Tutorial: Hollow Profile Extrusion

Set up and complete a hollow profile extrusion analysis and post-process the data.

Model contains madrel and die cap. Two hollow profiles are being extruded through this die assembly. Data files are available in the tutorial_models folder in the installation directory in Program Files\Altair\2024\InspireExtrudeMetal2024\tutorial_models\extrudemetal\tutorial-2\.

Note: Units are set to MPA (mm t N s) by default.

Import and Orient Die Solids

  1. Click Start and search for Inspire Extrude, or double-click and launch Inspire Extrude from the shortcut on your desktop.
  2. Click File > New to start a new session.
  3. Drag the model files, SciBench2011_die.x_t and SciBench2011_mand.x_t, into Inspire Extrude to import the die geometry.
  4. Click the Extrusion ribbon.
  5. Click the Orient tool to position the model.

    The die should be oriented such that the profile is coming out in the +Z direction.
    The center of the die face touching the billet is at X=0, Y=0, and Z=0

  6. Click the exit face of the die assembly to orient the model.

The orient context is enabled.

Extract Flow Volume

  1. Click the Flow Volume icon to extract flow volume inside of the die cavity.

  2. Click and hold left mouse button while you drag a box around all the die solids as shown.

  3. Release left mouse button to extract flow volume automatically.

Combine Flow Volume

  1. Hold CTRL and click on each flow solid as shown.

  2. Right-click on either selected solid and click Organize As > FlowVolume.

The two separate Flow Volume pieces are now part of the same FlowVolume piece.

Extract Bearing Region

  1. Zoom in to the region where bearing starts.
  2. Click the Bearing icon.

  3. Select the bearing start surface.

Program will automatically scan the geometry and discard the relief region and create bearing and profile solids.
Note: Once the bearing is extracted, you will be prompted to specify lengths for bearing and profile solids. You can keep the default value and proceed.
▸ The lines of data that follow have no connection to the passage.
==> config.mk <==
export PLATFORM = sky130hd
export DESIGN_NAME = mem_req_arbiter
export DESIGN_NICKNAME = d
export VERILOG_FILES = /design/src/rtl/mem_arb_pkg.sv /design/src/rtl/mem_arb_prio.sv /design/src/rtl/mem_req_arbiter.sv
export SDC_FILE = /design/constraint.sdc
export NUM_CORES = 1
export LEC_CHECK = 0
export ABC_AREA = 0
export BUFFER_PORTS_ARGS = -buffer_cell sky130_fd_sc_hd__clkbuf_2
export CORE_AREA = 3 3 241 243
export CTS_CLUSTER_DIAMETER = 60
export DETAILED_ROUTE_END_ITERATION = 8
export DIE_AREA = 0 0 244 246
export PLACE_DENSITY = 0.38
export SYNTH_ARGS = -nofsm -noshare
export SYNTH_HDL_FRONTEND = slang
export SYNTH_SLANG_ARGS = --single-unit
==> constraint.sdc <==
create_clock -name clk -period 1.8 [get_ports clk]
set_input_delay 0.09 -clock clk [delete_from_list [all_inputs] [get_ports clk]]
set_output_delay 0.09 -clock clk [all_outputs]
set_load 0.02 [all_outputs]
==> src/rtl/mem_arb_pkg.sv <==
// Shared types and default widths for the L1-to-memory request arbiter.
// The state and grant encodings are shared by the priority picker and the top level.
package mem_arb_pkg;

    localparam int ADDR_W = 26;
    localparam int LINE_W = 128;

    typedef enum logic [1:0] {
        IDLE  = 2'd0,
        ISSUE = 2'd1,
        WAIT  = 2'd2,
        RESP  = 2'd3
    } state_e;

    typedef enum logic [1:0] {
        NONE = 2'd0,
        IC   = 2'd1,
        DR   = 2'd2,
        DW   = 2'd3
    } grant_e;

endpackage

==> src/rtl/mem_arb_prio.sv <==
// Combinational grant pick: a starving icache wins outright, otherwise
// writeback > dcache refill > icache, so a victim is written before its refill.
module mem_arb_prio
    import mem_arb_pkg::*;
(
    input  logic   ic_req,
    input  logic   dr_req,
    input  logic   dw_req,
    input  logic   starve,
    output grant_e grant
);

    always_comb begin
        // NOTE: default first so every path assigns grant and no latch is inferred.
        grant = NONE;
        if (starve && ic_req) begin
            grant = IC;
        end else if (dw_req) begin
            grant = DW;
        end else if (dr_req) begin
            grant = DR;
        end else if (ic_req) begin
            grant = IC;
        end
    end

endmodule

==> src/rtl/mem_req_arbiter.sv <==
// Shares one line-wide memory port between icache fill, dcache fill and dcache
// writeback, one outstanding transaction at a time, with a WAIT-state watchdog.
module mem_req_arbiter #(
    parameter int ADDR_W       = mem_arb_pkg::ADDR_W,
    parameter int LINE_W       = mem_arb_pkg::LINE_W,
    parameter int STARVE_LIMIT = 8,
    parameter int TIMEOUT      = 64
) (
    input  logic              clk,
    input  logic              reset,
    input  logic              icache_req,
    input  logic [ADDR_W-1:0] icache_addr,
    output logic              icache_ready,
    input  logic              dcache_rd_req,
    input  logic [ADDR_W-1:0] dcache_rd_addr,
    output logic              dcache_rd_ready,
    input  logic              dcache_wr_req,
    input  logic [ADDR_W-1:0] dcache_wr_addr,
    input  logic [LINE_W-1:0] dcache_wr_data,
    output logic              dcache_wr_ack,
    output logic [LINE_W-1:0] resp_data,
    output logic              mem_req,
    output logic              mem_we,
    output logic [ADDR_W-1:0] mem_addr,
    output logic [LINE_W-1:0] mem_wdata,
    input  logic [LINE_W-1:0] mem_rdata,
    input  logic              mem_done,
    output logic              timeout_err
);

    import mem_arb_pkg::*;

    localparam int                TCNT_W     = $clog2(TIMEOUT);
    localparam logic [TCNT_W-1:0] TMO_LAST   = TCNT_W'(TIMEOUT - 1);
    localparam logic [7:0]        STARVE_THR = 8'(STARVE_LIMIT);

    state_e            state;
    grant_e            grant;
    grant_e            pick;
    logic [7:0]        starve_cnt;
    logic              starve;
    logic [TCNT_W-1:0] tmo_cnt;
    logic              ic_granted_now;

    assign starve         = (starve_cnt >= STARVE_THR);
    assign ic_granted_now = (state == IDLE) && (pick == IC);

    mem_arb_prio u_prio (
        .ic_req (icache_req),
        .dr_req (dcache_rd_req),
        .dw_req (dcache_wr_req),
        .starve (starve),
        .grant  (pick)
    );

    // Counts cycles the icache has been kept waiting; saturates rather than wraps.
    always_ff @(posedge clk) begin
        // NOTE: non-blocking assignments for all state so every flop samples pre-edge values.
        if (reset) begin
            starve_cnt <= '0;
        end else if (!icache_req || grant == IC || ic_granted_now) begin
            starve_cnt <= '0;
        end else if (starve_cnt != 8'hFF) begin
            starve_cnt <= starve_cnt + 8'd1;
        end
    end

    always_ff @(posedge clk) begin
        if (reset) begin
            // NOTE: resp_data and the memory-side buses are plain registers, so they are cleared too.
            state           <= IDLE;
            grant           <= NONE;
            mem_req         <= 1'b0;
            mem_we          <= 1'b0;
            mem_addr        <= '0;
            mem_wdata       <= '0;
            resp_data       <= '0;
            icache_ready    <= 1'b0;
            dcache_rd_ready <= 1'b0;
            dcache_wr_ack   <= 1'b0;
            tmo_cnt         <= '0;
            timeout_err     <= 1'b0;
        end else begin
            mem_req         <= 1'b0;
            icache_ready    <= 1'b0;
            dcache_rd_ready <= 1'b0;
            dcache_wr_ack   <= 1'b0;

            case (state)
                IDLE: begin
                    if (pick != NONE) begin
                        grant   <= pick;
                        state   <= ISSUE;
                        mem_req <= 1'b1;
                        tmo_cnt <= '0;
                        case (pick)
                            DW: begin
                                mem_we    <= 1'b1;
                                mem_addr  <= dcache_wr_addr;
                                mem_wdata <= dcache_wr_data;
                            end
                            DR: begin
                                mem_we    <= 1'b0;
                                mem_addr  <= dcache_rd_addr;
                                mem_wdata <= '0;
                            end
                            default: begin
                                mem_we    <= 1'b0;
                                mem_addr  <= icache_addr;
                                mem_wdata <= '0;
                            end
                        endcase
                    end
                end

                ISSUE: begin
                    state <= WAIT;
                end

                WAIT: begin
                    if (mem_done) begin
                        state <= RESP;
                        if (grant != DW) begin
                            resp_data <= mem_rdata;
                        end
                        case (grant)
                            IC:      icache_ready    <= 1'b1;
                            DR:      dcache_rd_ready <= 1'b1;
                            DW:      dcache_wr_ack   <= 1'b1;
                            default: ;
                        endcase
                    end else if (tmo_cnt == TMO_LAST) begin
                        // Abort quietly; the requester still holds req and is re-arbitrated.
                        timeout_err <= 1'b1;
                        grant       <= NONE;
                        state       <= IDLE;
                    end else begin
                        tmo_cnt <= tmo_cnt + 1'b1;
                    end
                end

                RESP: begin
                    grant <= NONE;
                    state <= IDLE;
                end

                default: begin
                    grant <= NONE;
                    state <= IDLE;
                end
            endcase
        end
    end

endmodule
Profile region is 3 to 5 times the bearing region.

Note: Profile is included in the model to capture how the profile deflects.

Organize Flow Volume

  1. Click the Organize Volumes based on Length Icon.
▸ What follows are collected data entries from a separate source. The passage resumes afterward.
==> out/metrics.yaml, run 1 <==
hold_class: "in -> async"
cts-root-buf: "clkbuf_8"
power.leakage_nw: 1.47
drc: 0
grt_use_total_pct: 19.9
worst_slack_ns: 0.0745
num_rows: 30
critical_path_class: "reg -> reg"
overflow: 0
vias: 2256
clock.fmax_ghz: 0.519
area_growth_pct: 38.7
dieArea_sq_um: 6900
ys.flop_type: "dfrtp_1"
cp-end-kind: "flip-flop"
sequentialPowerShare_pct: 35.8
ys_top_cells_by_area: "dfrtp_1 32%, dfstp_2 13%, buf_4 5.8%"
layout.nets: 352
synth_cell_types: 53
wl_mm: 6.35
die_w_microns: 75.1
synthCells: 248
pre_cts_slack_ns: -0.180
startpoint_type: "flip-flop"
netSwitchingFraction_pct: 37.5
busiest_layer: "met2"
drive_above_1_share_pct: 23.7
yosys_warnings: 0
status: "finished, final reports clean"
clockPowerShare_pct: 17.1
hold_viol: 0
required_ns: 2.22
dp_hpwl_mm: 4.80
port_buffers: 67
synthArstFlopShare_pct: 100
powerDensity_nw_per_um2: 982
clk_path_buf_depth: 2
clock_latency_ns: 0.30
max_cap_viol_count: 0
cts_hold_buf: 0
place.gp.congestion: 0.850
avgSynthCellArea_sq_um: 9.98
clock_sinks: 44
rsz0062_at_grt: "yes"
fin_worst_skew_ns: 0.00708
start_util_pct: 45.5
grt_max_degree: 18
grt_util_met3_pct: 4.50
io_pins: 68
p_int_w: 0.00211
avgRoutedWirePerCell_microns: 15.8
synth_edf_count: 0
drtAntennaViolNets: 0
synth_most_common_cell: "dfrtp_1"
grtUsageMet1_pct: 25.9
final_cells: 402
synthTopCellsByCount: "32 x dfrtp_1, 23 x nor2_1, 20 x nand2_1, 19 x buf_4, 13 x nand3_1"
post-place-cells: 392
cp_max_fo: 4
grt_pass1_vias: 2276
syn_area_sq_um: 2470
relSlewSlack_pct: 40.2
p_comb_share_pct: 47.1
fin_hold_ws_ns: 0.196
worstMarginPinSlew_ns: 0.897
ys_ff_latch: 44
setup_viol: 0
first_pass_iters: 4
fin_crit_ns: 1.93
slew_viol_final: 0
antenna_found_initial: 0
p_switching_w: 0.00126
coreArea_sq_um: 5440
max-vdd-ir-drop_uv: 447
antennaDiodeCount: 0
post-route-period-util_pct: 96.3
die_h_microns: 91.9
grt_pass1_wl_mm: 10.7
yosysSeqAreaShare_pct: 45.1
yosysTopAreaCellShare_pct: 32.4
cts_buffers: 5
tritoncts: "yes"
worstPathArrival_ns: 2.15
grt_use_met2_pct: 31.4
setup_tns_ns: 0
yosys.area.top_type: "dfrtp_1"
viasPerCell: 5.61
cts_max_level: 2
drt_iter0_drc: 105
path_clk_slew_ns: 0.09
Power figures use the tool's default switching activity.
===== src/rtl/axis_gate_outreg.sv =====
// Output register O of the gated packetizer: one AXI-Stream slot with
// load port and the "slot free" indication used for input back-pressure.
module axis_gate_outreg #(
    parameter int unsigned DATA_WIDTH = 32
) (
    input  logic                  aclk,
    input  logic                  aresetn,
    input  logic                  load,
    input  logic [DATA_WIDTH-1:0] load_data,
    input  logic                  load_last,
    input  logic                  m_axis_tready,
    output logic [DATA_WIDTH-1:0] m_axis_tdata,
    output logic                  m_axis_tvalid,
    output logic                  m_axis_tlast,
    output logic                  ofree
);

    assign ofree = ~m_axis_tvalid | m_axis_tready;

    // Load wins over drain; a handshake without reload empties the slot.
    always_ff @(posedge aclk) begin
        if (!aresetn) begin
            m_axis_tvalid <= 1'b0;
            m_axis_tdata  <= '0;
            m_axis_tlast  <= 1'b0;
        end else if (load) begin
            m_axis_tvalid <= 1'b1;
            m_axis_tdata  <= load_data;
            m_axis_tlast  <= load_last;
        end else if (m_axis_tready) begin
            m_axis_tvalid <= 1'b0;
            m_axis_tlast  <= 1'b0;
        end
    end

endmodule


===== src/rtl/axis_gate_packer.sv =====
// Gated AXI-Stream packetizer: forwards samples only while gate_flag is high
// and reports the number of accepted beats per window on sts_data.
// Optional feature macro: AXIS_GATE_PACKER_TLAST_EN adds a hold register and
// a FLUSH state so the final beat of each window carries tlast.
module axis_gate_packer
    import axis_gate_pkg::*;
#(
    parameter int unsigned AXIS_TDATA_WIDTH = 32,
    parameter int unsigned CNTR_WIDTH       = 32
) (
    input  logic                        aclk,
    input  logic                        aresetn,
    input  logic                        gate_flag,
    output logic                        busy,
    output logic [CNTR_WIDTH-1:0]       sts_data,
    output logic                        s_axis_tready,
    input  logic [AXIS_TDATA_WIDTH-1:0] s_axis_tdata,
    input  logic                        s_axis_tvalid,
    input  logic                        m_axis_tready,
    output logic [AXIS_TDATA_WIDTH-1:0] m_axis_tdata,
    output logic                        m_axis_tvalid,
    output logic                        m_axis_tlast
);

    localparam logic [CNTR_WIDTH-1:0] CNT_MAX = CNTR_WIDTH'(sat_max(CNTR_WIDTH));

    gate_state_t                 state;
    logic [CNTR_WIDTH-1:0]       cnt;
    logic                        ofree;
    logic                        accept;
    logic                        o_load;
    logic [AXIS_TDATA_WIDTH-1:0] o_data;
    logic                        o_last;

    assign sts_data = cnt;
    assign accept   = s_axis_tvalid & s_axis_tready;

`ifdef AXIS_GATE_PACKER_TLAST_EN
    logic                        h_valid;
    logic [AXIS_TDATA_WIDTH-1:0] h_data;
    logic                        flush_go;

    // Holding one beat back lets the window close with tlast on the real last beat.
    assign s_axis_tready = (state == PASS) & gate_flag & (~h_valid | ofree);
    assign flush_go      = (state == FLUSH) & ofree;
    assign o_load        = flush_go | (accept & h_valid);
    assign o_data        = h_data;
    assign o_last        = flush_go;

    // Hold register H: captures each accepted beat, emptied by the flush.
    always_ff @(posedge aclk) begin
        if (!aresetn) begin
            h_valid <= 1'b0;
            h_data  <= '0;
        end else if (accept) begin
            h_valid <= 1'b1;
            h_data  <= s_axis_tdata;
        end else if (flush_go) begin
            h_valid <= 1'b0;
        end
    end
`else
    assign s_axis_tready = (state == PASS) & gate_flag & ofree;
    assign o_load        = accept;
    assign o_data        = s_axis_tdata;
    assign o_last        = 1'b0;
`endif

    // Window FSM with registered busy and the saturating beat counter.
    always_ff @(posedge aclk) begin
        if (!aresetn) begin
            state <= IDLE;
            busy  <= 1'b0;
            cnt   <= '0;
        end else begin
            if (accept && (cnt != CNT_MAX)) begin
                cnt <= cnt + CNTR_WIDTH'(1);
            end
            case (state)
                IDLE: begin
                    if (gate_flag) begin
                        state <= PASS;
                        busy  <= 1'b1;
                        cnt   <= '0;
                    end
                end
                PASS: begin
                    if (!gate_flag) begin
`ifdef AXIS_GATE_PACKER_TLAST_EN
                        if (h_valid) begin
                            state <= FLUSH;
                        end else begin
                            state <= IDLE;
                            busy  <= 1'b0;
                        end
`else
                        state <= IDLE;
                        busy  <= 1'b0;
`endif
                    end
                end
`ifdef AXIS_GATE_PACKER_TLAST_EN
                FLUSH: begin
                    if (ofree) begin
                        state <= IDLE;
                        busy  <= 1'b0;
                    end
                end
`endif
                default: begin
                    state <= IDLE;
                    busy  <= 1'b0;
                end
            endcase
        end
    end

    axis_gate_outreg #(
        .DATA_WIDTH(AXIS_TDATA_WIDTH)
    ) u_outreg (
        .aclk         (aclk),
        .aresetn      (aresetn),
        .load         (o_load),
        .load_data    (o_data),
        .load_last    (o_last),
        .m_axis_tready(m_axis_tready),
        .m_axis_tdata (m_axis_tdata),
        .m_axis_tvalid(m_axis_tvalid),
        .m_axis_tlast (m_axis_tlast),
        .ofree        (ofree)
    );

endmodule
### src/rtl/fetch_unit.sv
// Single-slot instruction fetch stage: combinational imem lookup at the PC,
// registered output slot with valid/ready handshake and branch redirect.
module fetch_unit #(
  parameter int PROG_LEN = 11,
  parameter int CNT_W    = 16
) (
  input  logic             clk,
  input  logic             rst_n,
  fetch_unit_if.master     io_bus,
  output logic             o_done,
  output logic [CNT_W-1:0] o_fetch_count
);

  localparam logic [31:0] LP_PROG_LEN = 32'(PROG_LEN);
  localparam logic [1:0]  ST_RUN      = 2'd0;
  localparam logic [1:0]  ST_DRAIN    = 2'd1;
  localparam logic [1:0]  ST_DONE     = 2'd2;

  logic [31:0]      r_pc;
  logic             r_if_valid;
  logic [31:0]      r_if_instr;
  logic [31:0]      r_if_pc;
  logic [CNT_W-1:0] r_fetch_count;

  logic       w_transfer;
  logic       w_slot_free;
  logic       w_in_prog;
  logic       w_cnt_full;
  logic [1:0] w_state;

  assign w_transfer  = r_if_valid & io_bus.if_ready;
  assign w_slot_free = ~r_if_valid | w_transfer;
  assign w_in_prog   = (r_pc < LP_PROG_LEN);
  assign w_cnt_full  = (r_fetch_count == {CNT_W{1'b1}});

  // Phase of the stage is fully implied by PC range and slot occupancy.
  always_comb begin
    w_state = ST_RUN;
    if (!w_in_prog) begin
      w_state = r_if_valid ? ST_DRAIN : ST_DONE;
    end
  end

  // Branch wins over fetch and stall; a transfer in the branch cycle is
  // still counted below because the count block looks only at the handshake.
  always_ff @(posedge clk or negedge rst_n) begin
    if (!rst_n) begin
      r_pc       <= 32'd0;
      r_if_valid <= 1'b0;
      r_if_instr <= 32'd0;
      r_if_pc    <= 32'd0;
    end else if (io_bus.branch_valid) begin
      r_pc       <= io_bus.branch_target;
      r_if_valid <= 1'b0;
    end else if (w_slot_free) begin
      if (w_in_prog) begin
        r_if_instr <= io_bus.imem_data;
        r_if_pc    <= r_pc;
        r_if_valid <= 1'b1;
        r_pc       <= r_pc + 32'd1;
      end else begin
        r_if_valid <= 1'b0;
      end
    end
  end

  always_ff @(posedge clk or negedge rst_n) begin
    if (!rst_n) begin
      r_fetch_count <= '0;
    end else if (w_transfer && !w_cnt_full) begin
      r_fetch_count <= r_fetch_count + CNT_W'(1);
    end
  end

  assign io_bus.imem_addr = r_pc;
  assign io_bus.if_valid  = r_if_valid;
  assign io_bus.if_instr  = r_if_instr;
  assign io_bus.if_pc     = r_if_pc;
  assign o_done           = (w_state == ST_DONE);
  assign o_fetch_count    = r_fetch_count;

endmodule

### src/flat_wrapper.sv
// flat-port wrapper written by rule: the top's interface ports become plain ports
module fetch_unit_flat 
#(
  parameter int PROG_LEN = 11,
  parameter int CNT_W    = 16
)
  (clk, rst_n, o_done, o_fetch_count, io_bus_imem_addr, io_bus_imem_data, io_bus_branch_valid, io_bus_branch_target, io_bus_if_valid, io_bus_if_ready, io_bus_if_instr, io_bus_if_pc);
  fetch_unit_if io_bus_i ();
  input  logic clk;
  input  logic rst_n;
  output logic o_done;
  output logic [CNT_W-1:0] o_fetch_count;
  output wire logic [$bits(io_bus_i.imem_addr)-1:0] io_bus_imem_addr;
  input wire logic [$bits(io_bus_i.imem_data)-1:0] io_bus_imem_data;
  input wire logic [$bits(io_bus_i.branch_valid)-1:0] io_bus_branch_valid;
  input wire logic [$bits(io_bus_i.branch_target)-1:0] io_bus_branch_target;
  output wire logic [$bits(io_bus_i.if_valid)-1:0] io_bus_if_valid;
  input wire logic [$bits(io_bus_i.if_ready)-1:0] io_bus_if_ready;
  output wire logic [$bits(io_bus_i.if_instr)-1:0] io_bus_if_instr;
  output wire logic [$bits(io_bus_i.if_pc)-1:0] io_bus_if_pc;
  assign io_bus_imem_addr = io_bus_i.imem_addr;
  assign io_bus_i.imem_data = io_bus_imem_data;
  assign io_bus_i.branch_valid = io_bus_branch_valid;
  assign io_bus_i.branch_target = io_bus_branch_target;
  assign io_bus_if_valid = io_bus_i.if_valid;
  assign io_bus_i.if_ready = io_bus_if_ready;
  assign io_bus_if_instr = io_bus_i.if_instr;
  assign io_bus_if_pc = io_bus_i.if_pc;
  fetch_unit #(.PROG_LEN(PROG_LEN), .CNT_W(CNT_W)) u_core (.clk(clk), .rst_n(rst_n), .io_bus(io_bus_i), .o_done(o_done), .o_fetch_count(o_fetch_count));
endmodule
File: src/rtl/atm_multi_account_ctrl_if.sv
// Session bus between the ATM front panel and atm_multi_account_ctrl.
// ATM_TRANSFER_EN adds the transfer request and destination signals.
interface atm_multi_account_ctrl_if #(
    parameter int unsigned CARD_W = 8,
    parameter int unsigned PIN_W  = 16,
    parameter int unsigned BAL_W  = 24
);
    logic              card_inserted;
    logic [CARD_W-1:0] card_number_input;
    logic [PIN_W-1:0]  pin_input;
    logic              pin_valid;
    logic              balance_req;
    logic              withdrawal_req;
    logic              deposit_req;
    logic              pin_change_req;
    logic [BAL_W-1:0]  amount;
    logic              transaction_done;
    logic              end_session;
`ifdef ATM_TRANSFER_EN
    logic              xfer_req;
    logic [CARD_W-1:0] xfer_dest;
`endif
    logic [7:0]        current_state;
    logic [BAL_W-1:0]  balance;
    logic              transaction_success;
    logic [7:0]        error_code;
    logic              card_eject;

    modport master (
        input  current_state, balance, transaction_success, error_code, card_eject,
        output card_inserted, card_number_input, pin_input, pin_valid,
               balance_req, withdrawal_req, deposit_req, pin_change_req,
               amount, transaction_done, end_session
`ifdef ATM_TRANSFER_EN
               , xfer_req, xfer_dest
`endif
    );

    modport slave (
        output current_state, balance, transaction_success, error_code, card_eject,
        input  card_inserted, card_number_input, pin_input, pin_valid,
               balance_req, withdrawal_req, deposit_req, pin_change_req,
               amount, transaction_done, end_session
`ifdef ATM_TRANSFER_EN
               , xfer_req, xfer_dest
`endif
    );
endinterface
===== config.mk =====
export PLATFORM = sky130hd
export DESIGN_NAME = golden_nonce_queue
export DESIGN_NICKNAME = d
export VERILOG_FILES = /design/src/rtl/golden_nonce_queue.sv
export SDC_FILE = /design/constraint.sdc
export NUM_CORES = 1
export LEC_CHECK = 0
export CAP_MARGIN = 20
export CORE_MARGIN = 5
export CORE_UTILIZATION = 60
export DETAILED_ROUTE_END_ITERATION = 12
export DONT_BUFFER_PORTS = 1
export PLACE_DENSITY = 0.77
export SLEW_MARGIN = 20
export SYNTH_ARGS = -nofsm -noshare
export SYNTH_HDL_FRONTEND = slang
export SYNTH_SLANG_ARGS = --single-unit

===== constraint.sdc =====
create_clock -name clk -period 12.5 [get_ports clk]
set_input_delay 1.25 -clock clk [delete_from_list [all_inputs] [get_ports clk]]
set_output_delay 1.25 -clock clk [all_outputs]
set_load 0.02 [all_outputs]

===== src/rtl/golden_nonce_queue.sv =====
// Captures each new non-zero golden nonce from the miner core into a show-ahead FIFO
// with a saturating drop counter. Define GNON_TIMESTAMP_EN to store a cycle timestamp per entry.
module golden_nonce_queue #(
  parameter int DEPTH_LOG2  = 4,
  parameter int NONCE_WIDTH = 32
) (
  input  logic                   clk,
  input  logic                   reset_n,
  input  logic [NONCE_WIDTH-1:0] golden_nonce_in,
  input  logic                   rd_en,
  input  logic                   clear_overflow,
  output logic                   rd_valid,
  output logic [NONCE_WIDTH-1:0] rd_data,
  output logic [DEPTH_LOG2:0]    fifo_count,
  output logic [15:0]            overflow_count
`ifdef GNON_TIMESTAMP_EN
  ,
  output logic [31:0]            rd_timestamp
`endif
);

  localparam int DEPTH = 2 ** DEPTH_LOG2;
  localparam logic [DEPTH_LOG2:0] FULL_COUNT = (DEPTH_LOG2 + 1)'(DEPTH);
`ifdef GNON_TIMESTAMP_EN
  localparam int ENTRY_W = NONCE_WIDTH + 32;
`else
  localparam int ENTRY_W = NONCE_WIDTH;
`endif

  logic [NONCE_WIDTH-1:0] in_q;
  logic [NONCE_WIDTH-1:0] prev_q;
  logic [DEPTH_LOG2:0]    wr_ptr;
  logic [DEPTH_LOG2:0]    rd_ptr;
  logic [DEPTH_LOG2:0]    wr_ptr_next;
  logic [DEPTH_LOG2:0]    rd_ptr_next;
  logic [DEPTH_LOG2:0]    count_q;
  logic [ENTRY_W-1:0]     mem [DEPTH];
  logic [ENTRY_W-1:0]     wr_entry;
  logic [ENTRY_W-1:0]     head_entry;
  logic                   push_req;
  logic                   pop;
  logic                   full;
  logic                   do_write;
  logic                   drop;

  // Edge detector on the core output; zero is the core's idle value and never queued.
  always_ff @(posedge clk or negedge reset_n) begin
    if (!reset_n) begin
      in_q   <= '0;
      prev_q <= '0;
    end else begin
      in_q   <= golden_nonce_in;
      prev_q <= in_q;
    end
  end

  assign push_req = (in_q != prev_q) && (in_q != '0);
  assign full     = (count_q == FULL_COUNT);
  assign rd_valid = (count_q != '0);
  assign pop      = rd_en && rd_valid;
  // A simultaneous pop frees the slot, so a push into a full FIFO is not a drop.
  assign do_write = push_req && (!full || pop);
  assign drop     = push_req && full && !pop;

`ifdef GNON_TIMESTAMP_EN
  logic [31:0] cnt;

  always_ff @(posedge clk or negedge reset_n) begin
    if (!reset_n) begin
      cnt <= '0;
    end else begin
      cnt <= cnt + 32'd1;
    end
  end

  assign wr_entry = {cnt, in_q};
`else
  assign wr_entry = in_q;
`endif

  always_ff @(posedge clk) begin
    if (do_write) begin
      mem[wr_ptr[DEPTH_LOG2-1:0]] <= wr_entry;
    end
  end

  assign wr_ptr_next = do_write ? wr_ptr + 1'b1 : wr_ptr;
  assign rd_ptr_next = pop ? rd_ptr + 1'b1 : rd_ptr;

  always_ff @(posedge clk or negedge reset_n) begin
    if (!reset_n) begin
      wr_ptr  <= '0;
      rd_ptr  <= '0;
      count_q <= '0;
    end else begin
      wr_ptr  <= wr_ptr_next;
      rd_ptr  <= rd_ptr_next;
      count_q <= wr_ptr_next - rd_ptr_next;
    end
  end

  // The clear takes effect first so a drop on the same edge still counts as one.
  always_ff @(posedge clk or negedge reset_n) begin
    if (!reset_n) begin
      overflow_count <= '0;
    end else if (clear_overflow) begin
      overflow_count <= {15'd0, drop};
    end else if (drop && (overflow_count != 16'hFFFF)) begin
      overflow_count <= overflow_count + 16'd1;
    end
  end

  assign head_entry = mem[rd_ptr[DEPTH_LOG2-1:0]];
  assign rd_data    = rd_valid ? head_entry[NONCE_WIDTH-1:0] : '0;
  assign fifo_count = count_q;

`ifdef GNON_TIMESTAMP_EN
  assign rd_timestamp = rd_valid ? head_entry[ENTRY_W-1 -: 32] : '0;
`endif

endmodule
  2. A micro dialogue will pop up, where you must enter the following measurements:

  3. Press OK to close the window.
Inspire Extrude will cut the flow volume length based on the component lengths specified and organize them into their respective components automatically.

Create the Billet

  1. Click the Create Billet icon.

  2. In the small window that pops up, specify the below billet dimensions and press Enter.

    Note: Leave the Skin thickness checkbox unchecked.
  3. Press Esc to exit this panel.
The billet is created according to the specified dimensions. The computation begins with an upset billet, thus the billet is created with upset length based on container diameter.

Select the Material

  1. Click the Materials icon.

  2. Drill down to the respective alloy Aluminum_Alloys > 6000_Series > AA6063

  3. Right-click on the alloy name and click Select.

    The chosen alloy is now added to the Selected Materials window.
    Note: To deselect a material in the Selected Materials window, right-click and click Deselect.

  4. Click OK to close the Material Database.
  5. Click File > Save As to save the model at the desired location.
    Note: It is recommended that you always save the model file in a newly created folder to avoid conflict with older/existing model files.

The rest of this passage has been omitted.